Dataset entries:
┄┄┄┄┄┄┄┄┄┄┄┄┄┄┄┄┄┄┄┄
module XORCY (output O, input CI, input LI);
  assign O = CI ^ LI;
endmodule
module RAM32M #(parameter [63:0] INIT_A = 64'h0, parameter [63:0] INIT_B = 64'h0,
                parameter [63:0] INIT_C = 64'h0, parameter [63:0] INIT_D = 64'h0)
  (output [1:0] DOA, output [1:0] DOB, output [1:0] DOC, output [1:0] DOD,
   input [4:0] ADDRA, input [4:0] ADDRB, input [4:0] ADDRC, input [4:0] ADDRD,
   input [1:0] DIA, input [1:0] DIB, input [1:0] DIC, input [1:0] DID,
   input WCLK, input WE);
  reg [1:0] ma [0:31];
  reg [1:0] mb [0:31];
  reg [1:0] mc [0:31];
  reg [1:0] md [0:31];
  always @(posedge WCLK)
    if (WE) begin
      ma[ADDRD] <= DIA;
      mb[ADDRD] <= DIB;
      mc[ADDRD] <= DIC;
      md[ADDRD] <= DID;
    end
  assign DOA = ma[ADDRA];
  assign DOB = mb[ADDRB];
  assign DOC = mc[ADDRC];
  assign DOD = md[ADDRD];
endmodule
module RAM64M #(parameter [63:0] INIT_A = 64'h0, parameter [63:0] INIT_B = 64'h0,
                parameter [63:0] INIT_C = 64'h0, parameter [63:0] INIT_D = 64'h0)
  (output DOA, output DOB, output DOC, output DOD,
   input [5:0] ADDRA, input [5:0] ADDRB, input [5:0] ADDRC, input [5:0] ADDRD,
   input DIA, input DIB, input DIC, input DID,
   input WCLK, input WE);
  reg ma [0:63];
  reg mb [0:63];
  reg mc [0:63];
  reg md [0:63];
  always @(posedge WCLK)
    if (WE) begin
      ma[ADDRD] <= DIA;
      mb[ADDRD] <= DIB;
      mc[ADDRD] <= DIC;
      md[ADDRD] <= DID;
    end
  assign DOA = ma[ADDRA];
  assign DOB = mb[ADDRB];
  assign DOC = mc[ADDRC];
  assign DOD = md[ADDRD];
endmodule
module RAM128X1S #(parameter [127:0] INIT = 128'h0)
  (output O, input A0, input A1, input A2, input A3, input A4, input A5, input A6,
   input D, input WCLK, input WE);
  reg m [0:127];
  wire [6:0] a = {A6, A5, A4, A3, A2, A1, A0};
  always @(posedge WCLK) if (WE) m[a] <= D;
  assign O = m[a];
endmodule
module RAM256X1S #(parameter [255:0] INIT = 256'h0)
  (output O, input [7:0] A, input D, input WCLK, input WE);
  reg m [0:255];
  always @(posedge WCLK) if (WE) m[A] <= D;
  assign O = m[A];
endmodule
┄┄┄┄┄┄┄┄┄┄┄┄┄┄┄┄┄┄┄┄
What is needed ::
Retype each entry without altering a single word.

Written answer ::
module XORCY (output O, input CI, input LI);
  assign O = CI ^ LI;
endmodule
module RAM32M #(parameter [63:0] INIT_A = 64'h0, parameter [63:0] INIT_B = 64'h0,
                parameter [63:0] INIT_C = 64'h0, parameter [63:0] INIT_D = 64'h0)
  (output [1:0] DOA, output [1:0] DOB, output [1:0] DOC, output [1:0] DOD,
   input [4:0] ADDRA, input [4:0] ADDRB, input [4:0] ADDRC, input [4:0] ADDRD,
   input [1:0] DIA, input [1:0] DIB, input [1:0] DIC, input [1:0] DID,
   input WCLK, input WE);
  reg [1:0] ma [0:31];
  reg [1:0] mb [0:31];
  reg [1:0] mc [0:31];
  reg [1:0] md [0:31];
  always @(posedge WCLK)
    if (WE) begin
      ma[ADDRD] <= DIA;
      mb[ADDRD] <= DIB;
      mc[ADDRD] <= DIC;
      md[ADDRD] <= DID;
    end
  assign DOA = ma[ADDRA];
  assign DOB = mb[ADDRB];
  assign DOC = mc[ADDRC];
  assign DOD = md[ADDRD];
endmodule
module RAM64M #(parameter [63:0] INIT_A = 64'h0, parameter [63:0] INIT_B = 64'h0,
                parameter [63:0] INIT_C = 64'h0, parameter [63:0] INIT_D = 64'h0)
  (output DOA, output DOB, output DOC, output DOD,
   input [5:0] ADDRA, input [5:0] ADDRB, input [5:0] ADDRC, input [5:0] ADDRD,
   input DIA, input DIB, input DIC, input DID,
   input WCLK, input WE);
  reg ma [0:63];
  reg mb [0:63];
  reg mc [0:63];
  reg md [0:63];
  always @(posedge WCLK)
    if (WE) begin
      ma[ADDRD] <= DIA;
      mb[ADDRD] <= DIB;
      mc[ADDRD] <= DIC;
      md[ADDRD] <= DID;
    end
  assign DOA = ma[ADDRA];
  assign DOB = mb[ADDRB];
  assign DOC = mc[ADDRC];
  assign DOD = md[ADDRD];
endmodule
module RAM128X1S #(parameter [127:0] INIT = 128'h0)
  (output O, input A0, input A1, input A2, input A3, input A4, input A5, input A6,
   input D, input WCLK, input WE);
  reg m [0:127];
  wire [6:0] a = {A6, A5, A4, A3, A2, A1, A0};
  always @(posedge WCLK) if (WE) m[a] <= D;
  assign O = m[a];
endmodule
module RAM256X1S #(parameter [255:0] INIT = 256'h0)
  (output O, input [7:0] A, input D, input WCLK, input WE);
  reg m [0:255];
  always @(posedge WCLK) if (WE) m[A] <= D;
  assign O = m[A];
endmodule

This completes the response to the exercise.